In an unrelated case, Zayat was mentioned in a 2013 lawsuit between Freehold Raceway and the New Jersey Sports and Exposition Authority. The plaintiffs alleged that Zayat was allowed to bet on credit, which was a violation of state law. Zayat had been betting $200,000 a week through New Jersey's online betting system, and the agency allowed him to "float" $286,000 in credit, "as a courtesy." Zayat was not a party to the lawsuit and he paid off all debts owed to the Sports Authority. The records containing Zayat's name were later redacted, but an internal email indicated that Zayat had wagered a total of at least $8.3 million.

On March 10, 2014, a lawsuit against Zayat was filed in the United States District Court for the District of New Jersey.
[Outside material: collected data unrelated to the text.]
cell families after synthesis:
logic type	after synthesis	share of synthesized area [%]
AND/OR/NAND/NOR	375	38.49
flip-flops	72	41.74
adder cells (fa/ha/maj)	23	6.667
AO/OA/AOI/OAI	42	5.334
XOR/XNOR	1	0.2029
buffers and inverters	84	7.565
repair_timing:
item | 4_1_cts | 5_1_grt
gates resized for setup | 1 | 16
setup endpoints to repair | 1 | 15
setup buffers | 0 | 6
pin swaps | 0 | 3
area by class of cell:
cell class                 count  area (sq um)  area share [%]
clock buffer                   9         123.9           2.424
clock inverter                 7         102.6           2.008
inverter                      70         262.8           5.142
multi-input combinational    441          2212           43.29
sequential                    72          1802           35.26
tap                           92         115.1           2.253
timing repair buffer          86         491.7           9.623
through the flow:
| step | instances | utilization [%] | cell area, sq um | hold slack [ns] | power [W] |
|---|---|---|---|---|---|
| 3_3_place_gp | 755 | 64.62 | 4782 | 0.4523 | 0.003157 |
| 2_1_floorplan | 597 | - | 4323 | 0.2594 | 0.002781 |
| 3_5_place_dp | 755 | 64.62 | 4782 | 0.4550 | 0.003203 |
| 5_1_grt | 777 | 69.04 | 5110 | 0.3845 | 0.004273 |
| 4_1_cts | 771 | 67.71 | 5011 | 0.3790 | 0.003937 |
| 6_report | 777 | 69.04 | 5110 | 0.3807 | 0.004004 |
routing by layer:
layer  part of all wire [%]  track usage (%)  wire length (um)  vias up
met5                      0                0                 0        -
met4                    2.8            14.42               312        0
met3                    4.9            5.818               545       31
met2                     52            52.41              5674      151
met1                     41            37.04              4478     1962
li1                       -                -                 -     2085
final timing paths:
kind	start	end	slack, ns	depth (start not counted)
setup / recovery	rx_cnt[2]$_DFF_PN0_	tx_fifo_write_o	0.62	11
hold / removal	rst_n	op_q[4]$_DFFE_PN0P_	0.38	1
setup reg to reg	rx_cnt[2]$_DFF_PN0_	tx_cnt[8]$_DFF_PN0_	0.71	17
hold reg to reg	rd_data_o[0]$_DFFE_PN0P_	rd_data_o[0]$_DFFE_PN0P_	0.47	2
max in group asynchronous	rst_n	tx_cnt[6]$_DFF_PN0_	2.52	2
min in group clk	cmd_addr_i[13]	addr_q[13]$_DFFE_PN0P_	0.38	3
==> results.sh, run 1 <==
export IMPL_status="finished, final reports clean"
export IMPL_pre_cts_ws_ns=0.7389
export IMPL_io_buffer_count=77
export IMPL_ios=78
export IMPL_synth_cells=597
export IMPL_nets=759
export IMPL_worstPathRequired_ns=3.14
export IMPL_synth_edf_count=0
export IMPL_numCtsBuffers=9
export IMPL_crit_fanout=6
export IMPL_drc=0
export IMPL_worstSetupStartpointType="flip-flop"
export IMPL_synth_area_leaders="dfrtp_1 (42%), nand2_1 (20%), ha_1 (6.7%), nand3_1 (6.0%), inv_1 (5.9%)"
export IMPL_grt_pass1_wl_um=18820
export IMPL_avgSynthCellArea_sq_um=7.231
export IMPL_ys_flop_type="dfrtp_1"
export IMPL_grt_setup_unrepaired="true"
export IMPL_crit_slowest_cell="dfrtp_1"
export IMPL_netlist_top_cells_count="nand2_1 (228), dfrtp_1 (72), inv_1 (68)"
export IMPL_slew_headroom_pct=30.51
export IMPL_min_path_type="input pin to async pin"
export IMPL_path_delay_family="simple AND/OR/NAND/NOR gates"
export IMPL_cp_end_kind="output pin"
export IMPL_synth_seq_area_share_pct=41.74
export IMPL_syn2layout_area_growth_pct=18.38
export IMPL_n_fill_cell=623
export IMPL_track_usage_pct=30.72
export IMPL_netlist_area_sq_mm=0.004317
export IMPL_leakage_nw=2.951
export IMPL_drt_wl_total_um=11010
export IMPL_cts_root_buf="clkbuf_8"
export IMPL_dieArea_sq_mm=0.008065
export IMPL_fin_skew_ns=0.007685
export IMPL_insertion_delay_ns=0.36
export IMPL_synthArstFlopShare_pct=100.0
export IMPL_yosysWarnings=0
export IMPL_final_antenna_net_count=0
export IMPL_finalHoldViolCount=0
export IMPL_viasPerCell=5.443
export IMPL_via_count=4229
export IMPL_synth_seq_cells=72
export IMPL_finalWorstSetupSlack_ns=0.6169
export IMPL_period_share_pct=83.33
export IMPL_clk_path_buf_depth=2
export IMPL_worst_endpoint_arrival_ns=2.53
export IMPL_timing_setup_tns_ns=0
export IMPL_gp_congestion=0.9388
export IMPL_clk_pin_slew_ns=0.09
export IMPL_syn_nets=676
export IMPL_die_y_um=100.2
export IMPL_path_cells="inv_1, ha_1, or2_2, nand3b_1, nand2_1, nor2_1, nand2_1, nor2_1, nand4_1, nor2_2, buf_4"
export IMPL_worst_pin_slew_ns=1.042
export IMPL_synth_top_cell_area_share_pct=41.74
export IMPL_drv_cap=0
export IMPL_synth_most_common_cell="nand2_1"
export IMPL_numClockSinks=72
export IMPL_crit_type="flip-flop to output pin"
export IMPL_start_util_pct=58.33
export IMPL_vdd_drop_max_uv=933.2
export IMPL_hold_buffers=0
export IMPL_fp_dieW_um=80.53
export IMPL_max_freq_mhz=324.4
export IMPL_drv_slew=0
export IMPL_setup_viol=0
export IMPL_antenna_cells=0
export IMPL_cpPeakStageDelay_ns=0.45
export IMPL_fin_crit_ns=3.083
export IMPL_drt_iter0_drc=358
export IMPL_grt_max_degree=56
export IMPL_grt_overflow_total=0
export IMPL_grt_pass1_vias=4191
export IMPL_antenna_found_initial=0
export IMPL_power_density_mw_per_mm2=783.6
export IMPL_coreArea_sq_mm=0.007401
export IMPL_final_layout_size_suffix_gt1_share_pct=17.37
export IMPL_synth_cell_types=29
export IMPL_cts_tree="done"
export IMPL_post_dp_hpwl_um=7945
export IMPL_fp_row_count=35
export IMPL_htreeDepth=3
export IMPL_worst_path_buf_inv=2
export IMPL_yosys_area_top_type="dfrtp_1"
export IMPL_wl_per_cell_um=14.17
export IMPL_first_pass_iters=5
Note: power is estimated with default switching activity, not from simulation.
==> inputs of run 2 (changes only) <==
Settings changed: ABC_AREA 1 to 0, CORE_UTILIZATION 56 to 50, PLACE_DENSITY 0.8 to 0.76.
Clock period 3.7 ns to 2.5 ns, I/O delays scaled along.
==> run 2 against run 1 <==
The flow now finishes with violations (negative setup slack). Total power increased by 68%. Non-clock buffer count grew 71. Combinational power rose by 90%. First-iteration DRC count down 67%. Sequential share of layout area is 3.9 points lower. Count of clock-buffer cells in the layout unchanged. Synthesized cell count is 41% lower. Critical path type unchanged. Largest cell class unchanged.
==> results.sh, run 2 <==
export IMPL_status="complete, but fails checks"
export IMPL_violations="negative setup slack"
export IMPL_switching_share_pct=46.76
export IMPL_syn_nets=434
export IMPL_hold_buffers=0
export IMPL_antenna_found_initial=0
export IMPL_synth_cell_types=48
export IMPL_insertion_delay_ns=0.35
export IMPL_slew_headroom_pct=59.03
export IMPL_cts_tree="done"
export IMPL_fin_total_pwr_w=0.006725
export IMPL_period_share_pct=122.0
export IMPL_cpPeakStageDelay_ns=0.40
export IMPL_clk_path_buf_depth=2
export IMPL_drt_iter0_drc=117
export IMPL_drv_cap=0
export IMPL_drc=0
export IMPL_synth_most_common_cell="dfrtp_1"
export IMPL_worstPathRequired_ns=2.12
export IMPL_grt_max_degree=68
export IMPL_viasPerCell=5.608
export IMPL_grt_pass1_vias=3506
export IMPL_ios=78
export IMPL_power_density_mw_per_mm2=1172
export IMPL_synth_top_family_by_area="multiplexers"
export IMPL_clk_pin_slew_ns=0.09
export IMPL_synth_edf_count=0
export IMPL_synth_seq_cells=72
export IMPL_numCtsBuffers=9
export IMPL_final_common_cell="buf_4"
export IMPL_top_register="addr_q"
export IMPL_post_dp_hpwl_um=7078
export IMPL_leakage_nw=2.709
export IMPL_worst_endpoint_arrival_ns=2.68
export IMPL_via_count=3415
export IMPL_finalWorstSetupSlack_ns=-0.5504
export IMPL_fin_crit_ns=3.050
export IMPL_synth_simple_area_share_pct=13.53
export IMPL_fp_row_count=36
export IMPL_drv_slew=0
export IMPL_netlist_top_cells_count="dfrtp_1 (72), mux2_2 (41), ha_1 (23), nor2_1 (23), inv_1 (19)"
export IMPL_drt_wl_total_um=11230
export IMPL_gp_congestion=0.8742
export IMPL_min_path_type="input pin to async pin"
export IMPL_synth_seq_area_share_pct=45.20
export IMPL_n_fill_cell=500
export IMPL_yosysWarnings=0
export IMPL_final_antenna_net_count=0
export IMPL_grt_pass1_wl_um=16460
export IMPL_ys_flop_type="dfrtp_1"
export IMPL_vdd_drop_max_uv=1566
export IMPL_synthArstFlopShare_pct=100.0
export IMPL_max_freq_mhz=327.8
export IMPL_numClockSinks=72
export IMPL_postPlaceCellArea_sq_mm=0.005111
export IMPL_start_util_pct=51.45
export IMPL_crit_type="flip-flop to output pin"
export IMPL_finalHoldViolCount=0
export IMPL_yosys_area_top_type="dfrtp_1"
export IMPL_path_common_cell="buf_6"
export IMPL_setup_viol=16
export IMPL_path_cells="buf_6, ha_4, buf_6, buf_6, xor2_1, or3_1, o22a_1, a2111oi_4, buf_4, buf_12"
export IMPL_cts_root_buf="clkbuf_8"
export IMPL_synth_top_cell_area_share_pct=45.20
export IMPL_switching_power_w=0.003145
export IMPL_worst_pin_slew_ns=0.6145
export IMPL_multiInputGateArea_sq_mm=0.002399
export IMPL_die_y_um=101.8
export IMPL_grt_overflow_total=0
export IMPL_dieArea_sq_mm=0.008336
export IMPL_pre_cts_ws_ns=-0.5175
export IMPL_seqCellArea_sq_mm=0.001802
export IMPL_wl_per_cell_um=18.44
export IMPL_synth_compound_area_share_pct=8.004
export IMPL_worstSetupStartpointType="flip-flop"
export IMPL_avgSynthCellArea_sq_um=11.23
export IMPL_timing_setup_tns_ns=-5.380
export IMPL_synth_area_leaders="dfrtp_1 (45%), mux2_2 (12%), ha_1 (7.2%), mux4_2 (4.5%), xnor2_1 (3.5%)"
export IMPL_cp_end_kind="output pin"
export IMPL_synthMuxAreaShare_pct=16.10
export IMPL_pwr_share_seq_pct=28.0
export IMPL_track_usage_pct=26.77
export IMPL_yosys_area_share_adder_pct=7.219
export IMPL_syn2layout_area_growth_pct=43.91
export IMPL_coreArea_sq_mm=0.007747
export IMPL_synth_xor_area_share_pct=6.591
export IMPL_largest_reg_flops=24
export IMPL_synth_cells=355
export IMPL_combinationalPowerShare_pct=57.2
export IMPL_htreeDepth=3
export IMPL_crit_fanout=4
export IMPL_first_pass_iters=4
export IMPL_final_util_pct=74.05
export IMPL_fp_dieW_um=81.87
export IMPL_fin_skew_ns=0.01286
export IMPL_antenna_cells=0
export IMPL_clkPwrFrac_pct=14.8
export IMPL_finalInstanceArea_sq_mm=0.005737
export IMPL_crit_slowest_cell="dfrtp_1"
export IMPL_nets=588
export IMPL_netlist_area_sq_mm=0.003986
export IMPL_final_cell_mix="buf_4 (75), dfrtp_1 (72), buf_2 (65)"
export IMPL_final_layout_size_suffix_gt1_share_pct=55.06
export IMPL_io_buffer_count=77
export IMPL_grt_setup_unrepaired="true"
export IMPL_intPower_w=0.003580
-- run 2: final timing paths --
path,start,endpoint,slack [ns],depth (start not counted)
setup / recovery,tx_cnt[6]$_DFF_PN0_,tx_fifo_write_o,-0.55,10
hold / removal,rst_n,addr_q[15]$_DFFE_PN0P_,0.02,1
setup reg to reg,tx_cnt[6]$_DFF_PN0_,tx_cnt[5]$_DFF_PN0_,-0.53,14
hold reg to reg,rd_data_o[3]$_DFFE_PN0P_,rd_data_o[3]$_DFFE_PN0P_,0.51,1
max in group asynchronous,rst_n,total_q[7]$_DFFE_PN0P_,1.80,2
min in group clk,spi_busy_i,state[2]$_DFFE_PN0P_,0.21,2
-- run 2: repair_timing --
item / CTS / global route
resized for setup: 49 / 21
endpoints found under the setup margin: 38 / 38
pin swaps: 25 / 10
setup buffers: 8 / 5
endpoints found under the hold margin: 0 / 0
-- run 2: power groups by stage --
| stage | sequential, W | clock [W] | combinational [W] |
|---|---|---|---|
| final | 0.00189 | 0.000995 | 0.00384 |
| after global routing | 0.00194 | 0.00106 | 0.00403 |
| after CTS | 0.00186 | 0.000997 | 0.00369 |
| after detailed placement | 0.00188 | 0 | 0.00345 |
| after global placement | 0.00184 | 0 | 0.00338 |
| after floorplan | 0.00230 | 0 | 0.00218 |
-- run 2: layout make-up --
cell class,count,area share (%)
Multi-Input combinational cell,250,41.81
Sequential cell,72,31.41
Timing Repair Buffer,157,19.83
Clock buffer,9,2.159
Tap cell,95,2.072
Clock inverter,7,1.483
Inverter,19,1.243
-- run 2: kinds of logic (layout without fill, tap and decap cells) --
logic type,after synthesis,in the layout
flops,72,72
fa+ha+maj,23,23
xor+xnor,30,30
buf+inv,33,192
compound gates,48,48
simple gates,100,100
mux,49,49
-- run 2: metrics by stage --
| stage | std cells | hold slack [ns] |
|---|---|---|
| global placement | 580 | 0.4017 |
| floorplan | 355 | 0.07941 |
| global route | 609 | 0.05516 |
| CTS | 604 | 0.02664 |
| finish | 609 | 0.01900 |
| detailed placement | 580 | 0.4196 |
<file path="config.mk">
export PLATFORM = sky130hd
export DESIGN_NAME = sram_bus_arbiter
export DESIGN_NICKNAME = d
export VERILOG_FILES = /design/src/rtl/sram_arb_pkg.sv /design/src/rtl/arb_tag_fifo.sv /design/src/rtl/sram_bus_arbiter.sv
export SDC_FILE = /design/constraint.sdc
export NUM_CORES = 1
export LEC_CHECK = 0
export CORE_AREA = 5 5 122 124
export DETAILED_ROUTE_END_ITERATION = 6
export DIE_AREA = 0 0 127 129
export GPL_TIMING_DRIVEN = 1
export PLACE_DENSITY_LB_ADDON = 0.1
export SYNTH_ARGS = -nofsm -noshare
export SYNTH_HDL_FRONTEND = slang
export SYNTH_HIERARCHICAL = 1
export SYNTH_SLANG_ARGS = --single-unit
</file>
<file path="constraint.sdc">
create_clock -name clk -period 2.9 [get_ports clk]
set_input_delay 0.725 -clock clk [delete_from_list [all_inputs] [get_ports clk]]
set_output_delay 0.725 -clock clk [all_outputs]
set_load 0.01 [all_outputs]
</file>
## src/rtl/hsl_pkg.sv

```systemverilog
// Shared definitions for the RGB/HSL colour-space converters: FSM state encoding and
// default channel depths.
package hsl_pkg;

  localparam int unsigned DefHueDepth = 8;
  localparam int unsigned DefSatDepth = 8;
  localparam int unsigned DefRgbDepth = 8;

  typedef enum logic [2:0] {
    StIdle,
    StPrep,
    StDivS,
    StDivH,
    StDone
  } hsl_state_e;

  // Counter width able to hold the value n.
  function automatic int unsigned cnt_width(input int unsigned n);
    return $clog2(n + 1);
  endfunction

endpackage

```

## src/rtl/seq_divider.sv

```systemverilog
// Restoring divider, one quotient bit per cycle. The caller guarantees dividend < divisor
// (or divisor == 0, which yields all-ones), and zeros are shifted in for `steps` cycles.
module seq_divider #(
  parameter int unsigned Width    = 11,
  parameter int unsigned QuoWidth = 9,
  parameter int unsigned CntWidth = $clog2(QuoWidth + 1)
) (
  input  logic                clk,
  input  logic                rst_n,
  input  logic                start,
  input  logic [Width-1:0]    dividend,
  input  logic [Width-1:0]    divisor,
  input  logic [CntWidth-1:0] steps,
  output logic                done,
  output logic [QuoWidth-1:0] quotient
);

  logic [Width-1:0]    rem_q, rem_d;
  logic [Width-1:0]    dsr_q, dsr_d;
  logic [QuoWidth-1:0] quo_q, quo_d, quo_step;
  logic [CntWidth-1:0] cnt_q, cnt_d;
  logic [Width:0]      rem_shift, rem_sub;
  logic                fits;
  logic                busy;

  always_comb begin
    rem_shift = {rem_q, 1'b0};
    fits      = rem_shift >= {1'b0, dsr_q};
    rem_sub   = rem_shift - {1'b0, dsr_q};
    quo_step  = {quo_q[QuoWidth-2:0], fits};
  end

  assign busy     = cnt_q != '0;
  // Quotient is presented combinationally during the final step so the caller can
  // capture it and restart the divider on the same edge.
  assign done     = cnt_q == CntWidth'(1);
  assign quotient = quo_step;

  always_comb begin
    rem_d = rem_q;
    dsr_d = dsr_q;
    quo_d = quo_q;
    cnt_d = cnt_q;
    if (start) begin
      rem_d = dividend;
      dsr_d = divisor;
      quo_d = '0;
      cnt_d = steps;
    end else if (busy) begin
      rem_d = fits ? rem_sub[Width-1:0] : rem_shift[Width-1:0];
      quo_d = quo_step;
      cnt_d = cnt_q - CntWidth'(1);
    end
  end

  always_ff @(posedge clk or negedge rst_n) begin
    if (!rst_n) begin
      rem_q <= '0;
      dsr_q <= '0;
      quo_q <= '0;
      cnt_q <= '0;
    end else begin
      rem_q <= rem_d;
      dsr_q <= dsr_d;
      quo_q <= quo_d;
      cnt_q <= cnt_d;
    end
  end

endmodule

```

## src/rtl/rgb_to_hsl.sv

```systemverilog
// Sequential RGB to HSL converter. Saturation and hue are produced by one shared
// restoring divider; results are held in DONE until the consumer takes them.
module rgb_to_hsl
  import hsl_pkg::*;
#(
  parameter int unsigned HUE_DEPTH = DefHueDepth,
  parameter int unsigned SAT_DEPTH = DefSatDepth,
  parameter int unsigned RGB_DEPTH = DefRgbDepth
) (
  input  logic                 clk,
  input  logic                 rst_n,
  input  logic [RGB_DEPTH-1:0] r,
  input  logic [RGB_DEPTH-1:0] g,
  input  logic [RGB_DEPTH-1:0] b,
  input  logic                 in_valid,
  output logic                 in_ready,
  output logic [HUE_DEPTH-1:0] h,
  output logic [SAT_DEPTH-1:0] s,
  output logic [RGB_DEPTH-1:0] l,
  output logic                 out_valid,
  input  logic                 out_ready
);

  // 6C and the hue numerator need RGB_DEPTH+3 bits; the signed form one more.
  localparam int unsigned NumWidth = RGB_DEPTH + 3;
  localparam int unsigned SgnWidth = RGB_DEPTH + 4;
  localparam int unsigned QuoWidth = (SAT_DEPTH + 1 > HUE_DEPTH) ? SAT_DEPTH + 1 : HUE_DEPTH;
  localparam int unsigned CntWidth = cnt_width(QuoWidth);

  hsl_state_e state_q, state_d;

  logic [RGB_DEPTH-1:0] r_q, r_d, g_q, g_d, b_q, b_d;
  logic [RGB_DEPTH-1:0] c_q, c_d;
  logic [NumWidth-1:0]  num_q, num_d;
  logic [HUE_DEPTH-1:0] h_q, h_d;
  logic [SAT_DEPTH-1:0] s_q, s_d;
  logic [RGB_DEPTH-1:0] l_q, l_d;

  logic                 r_max, g_max;
  logic [RGB_DEPTH-1:0] max_v, min_v, c_v, l_v;
  logic [RGB_DEPTH:0]   sum_v, l_dbl, l2_v;
  logic signed [SgnWidth-1:0] rs, gs, bs, cs, c6s, n_raw, n_adj;
  logic [NumWidth-1:0]  num_v, c6_hue;

  logic                 div_start, div_done;
  logic [NumWidth-1:0]  div_dividend, div_divisor;
  logic [CntWidth-1:0]  div_steps;
  logic [QuoWidth-1:0]  div_quotient;
  logic [SAT_DEPTH:0]   sat_raw;
  logic [SAT_DEPTH-1:0] sat_v;

  // Colour statistics from the registered sample, consumed in PREP.
  always_comb begin
    min_v = (r_q <= g_q) ? r_q : g_q;
    if (b_q < min_v) min_v = b_q;
    r_max = (r_q >= g_q) && (r_q >= b_q);
    g_max = !r_max && (g_q >= b_q);
    max_v = r_max ? r_q : (g_max ? g_q : b_q);
    c_v   = max_v - min_v;
    sum_v = {1'b0, max_v} + {1'b0, min_v};
    l_v   = sum_v[RGB_DEPTH:1];
    l_dbl = {l_v, 1'b0};
    // Upper half: 2^(RGB_DEPTH+1) - 2l, i.e. two's complement in RGB_DEPTH+1 bits.
    l2_v  = l_v[RGB_DEPTH-1] ? ({(RGB_DEPTH + 1){1'b0}} - l_dbl) : l_dbl;

    rs  = SgnWidth'(r_q);
    gs  = SgnWidth'(g_q);
    bs  = SgnWidth'(b_q);
    cs  = SgnWidth'(c_v);
    c6s = (cs <<< 2) + (cs <<< 1);
    if (r_max)      n_raw = gs - bs;
    else if (g_max) n_raw = (cs <<< 1) + bs - rs;
    else            n_raw = (cs <<< 2) + rs - gs;
    n_adj = (n_raw < 0) ? n_raw + c6s : n_raw;
    num_v = n_adj[NumWidth-1:0];
  end

  assign c6_hue  = (NumWidth'(c_q) << 2) + (NumWidth'(c_q) << 1);
  assign sat_raw = div_quotient[SAT_DEPTH:0];
  assign sat_v   = sat_raw[SAT_DEPTH] ? {SAT_DEPTH{1'b1}} : sat_raw[SAT_DEPTH-1:0];

  always_comb begin
    state_d      = state_q;
    r_d          = r_q;
    g_d          = g_q;
    b_d          = b_q;
    c_d          = c_q;
    num_d        = num_q;
    h_d          = h_q;
    s_d          = s_q;
    l_d          = l_q;
    div_start    = 1'b0;
    div_dividend = '0;
    div_divisor  = '0;
    div_steps    = '0;
    unique case (state_q)
      StIdle: begin
        if (in_valid) begin
          r_d     = r;
          g_d     = g;
          b_d     = b;
          state_d = StPrep;
        end
      end
      StPrep: begin
        l_d   = l_v;
        c_d   = c_v;
        num_d = num_v;
        if (c_v == '0) begin
          h_d     = '0;
          s_d     = '0;
          state_d = StDone;
        end else begin
          // C*2^S/L2 computed as C*2^(S+1)/(2*L2) so only zeros are shifted in.
          div_start    = 1'b1;
          div_dividend = NumWidth'(c_v);
          div_divisor  = NumWidth'({l2_v, 1'b0});
          div_steps    = CntWidth'(SAT_DEPTH + 1);
          state_d      = StDivS;
        end
      end
      StDivS: begin
        if (div_done) begin
          s_d          = sat_v;
          div_start    = 1'b1;
          div_dividend = num_q;
          div_divisor  = c6_hue;
          div_steps    = CntWidth'(HUE_DEPTH);
          state_d      = StDivH;
        end
      end
      StDivH: begin
        if (div_done) begin
          h_d     = div_quotient[HUE_DEPTH-1:0];
          state_d = StDone;
        end
      end
      StDone: begin
        if (out_ready) state_d = StIdle;
      end
      default: state_d = StIdle;
    endcase
  end

  always_ff @(posedge clk or negedge rst_n) begin
    if (!rst_n) begin
      state_q <= StIdle;
      r_q     <= '0;
      g_q     <= '0;
      b_q     <= '0;
      c_q     <= '0;
      num_q   <= '0;
      h_q     <= '0;
      s_q     <= '0;
      l_q     <= '0;
    end else begin
      state_q <= state_d;
      r_q     <= r_d;
      g_q     <= g_d;
      b_q     <= b_d;
      c_q     <= c_d;
      num_q   <= num_d;
      h_q     <= h_d;
      s_q     <= s_d;
      l_q     <= l_d;
    end
  end

  seq_divider #(
    .Width   (NumWidth),
    .QuoWidth(QuoWidth),
    .CntWidth(CntWidth)
  ) u_div (
    .clk     (clk),
    .rst_n   (rst_n),
    .start   (div_start),
    .dividend(div_dividend),
    .divisor (div_divisor),
    .steps   (div_steps),
    .done    (div_done),
    .quotient(div_quotient)
  );

  assign in_ready  = state_q == StIdle;
  assign out_valid = state_q == StDone;
  assign h         = h_q;
  assign s         = s_q;
  assign l         = l_q;

endmodule

```
[src/rtl/fpu_rnd_pkg.sv]
// Shared constants and pipeline payload types for the FPU significand rounding path.
package fpu_rnd_pkg;

  localparam logic [1:0] RM_RU  = 2'b00;
  localparam logic [1:0] RM_RD  = 2'b01;
  localparam logic [1:0] RM_RZ  = 2'b10;
  localparam logic [1:0] RM_RNE = 2'b11;

  localparam int unsigned EMAX_DBL = 2047;
  localparam int unsigned EMAX_SGL = 255;
  localparam int unsigned SGL_LSB  = 31;

  typedef struct packed {
    logic        s;
    logic [12:0] e2;
    logic [1:0]  rm;
    logic        db;
    logic        inx;
    logic        carry;
    logic [52:0] sum;
  } st1_t;

  typedef struct packed {
    logic        s;
    logic [10:0] e3;
    logic [52:0] f3;
    logic [1:0]  rm;
    logic        db;
    logic        ovf;
    logic        inx;
  } st2_t;

endpackage

[src/rtl/rnd_decide.sv]
// Round-position bit extraction and increment decision for single/double significands.
module rnd_decide
  import fpu_rnd_pkg::*;
(
  input  logic        i_s,
  input  logic [1:0]  i_rm,
  input  logic        i_db,
  input  logic [54:0] i_f2,
  output logic        o_guard,
  output logic        o_sticky,
  output logic        o_inc
);

  logic w_lsb;

  always_comb begin
    if (i_db) begin
      w_lsb    = i_f2[2];
      o_guard  = i_f2[1];
      o_sticky = i_f2[0];
    end else begin
      w_lsb    = i_f2[SGL_LSB];
      o_guard  = i_f2[SGL_LSB-1];
      o_sticky = |i_f2[SGL_LSB-2:0];
    end
  end

  always_comb begin
    o_inc = 1'b0;
    unique case (i_rm)
      RM_RNE:  o_inc = o_guard & (w_lsb | o_sticky);
      RM_RZ:   o_inc = 1'b0;
      RM_RU:   o_inc = ~i_s & (o_guard | o_sticky);
      RM_RD:   o_inc = i_s & (o_guard | o_sticky);
      default: o_inc = 1'b0;
    endcase
  end

endmodule
$ cat src/rtl/ads42_cfg_pkg.sv
// Shared definitions for the ADS42 SPI configuration responder: sequencer
// states, register map constants and frame-word builders.
package ads42_cfg_pkg;

  typedef enum logic [3:0] {
    ST_PWRUP,
    ST_INIT_LOAD,
    ST_INIT_FRAME,
    ST_INIT_SETTLE,
    ST_IDLE,
    ST_M_LOAD,
    ST_M_FRAME,
    ST_GAP,
    ST_D_LOAD,
    ST_D_FRAME,
    ST_SETTLE,
    ST_DONE
  } cfg_state_e;

  localparam int         FRAME_BITS    = 16;
  localparam logic [7:0] RST_ADDR_DEF  = 8'h08;
  localparam logic [7:0] RST_DATA      = 8'h01;
  localparam logic [7:0] MODE_ADDR_DEF = 8'h0F;
  localparam logic [7:0] DLY_ADDR_DEF  = 8'h42;
  localparam int         DLY_EN_BIT    = 3;

  function automatic int max3(input int a, input int b, input int c);
    int m;
    m = (a > b) ? a : b;
    return (m > c) ? m : c;
  endfunction

  // Test-pattern mode sits in the upper nibble of the register.
  function automatic logic [FRAME_BITS-1:0] mode_word(input logic [7:0] addr,
                                                      input logic [3:0] mode);
    return {addr, mode, 4'b0000};
  endfunction

  function automatic logic [FRAME_BITS-1:0] dly_word(input logic [7:0] addr,
                                                     input logic [2:0] dly);
    logic [7:0] data;
    data             = 8'h00;
    data[DLY_EN_BIT] = 1'b1;
    data[2:0]        = dly;
    return {addr, data};
  endfunction

endpackage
The plaintiff, Howard Rubinsky, was an associate of the Jelinskys who had also pleaded guilty in the illegal betting operation. His suit alleged breach of contract, claiming that Zayat failed to pay off a $1.65 million line of credit in 2004. Rubinsky said he extended credit to Zayat with Tradewinds Sportsbook so Zayat could bet on horse races via a gambling website set up in Costa Rica. Zayat's lawyer described the suit as "a meritless claim", filed a motion to dismiss in 2015 alleging lack of evidence, and argued that the statute of limitations of six years had run. Zayat stated in court documents that he had met and loaned money to Rubinsky, but said, "I can say unequivocally that I did not give Mr. Rubinsky any money as payment on any debt ... I agreed to give him money because he told me he was ill and broke." On June 4, 2015, a federal judge in Newark, New Jersey, dismissed Rubinsky's lawsuit, citing both Rubinsky's difficulty in proving his case and the expired statute of limitations. In a related matter, June 1, 2015, days before American Pharoah was to run in the 2015 Belmont Stakes, the New York Times reported that Rubinsky's lawyer, Joseph Bainton, filed a $10-million libel suit against Zayat for comments to the press, including the characterization of Rubinsky's other lawsuit as "extortion, a fraud and blackmail." That suit was dismissed on August 5, 2015.

In a post-race press conference after winning the 2015 Belmont Stakes, Zayat stated that he was so anxious about American Pharoah's upcoming race that he neglected to bet on anything.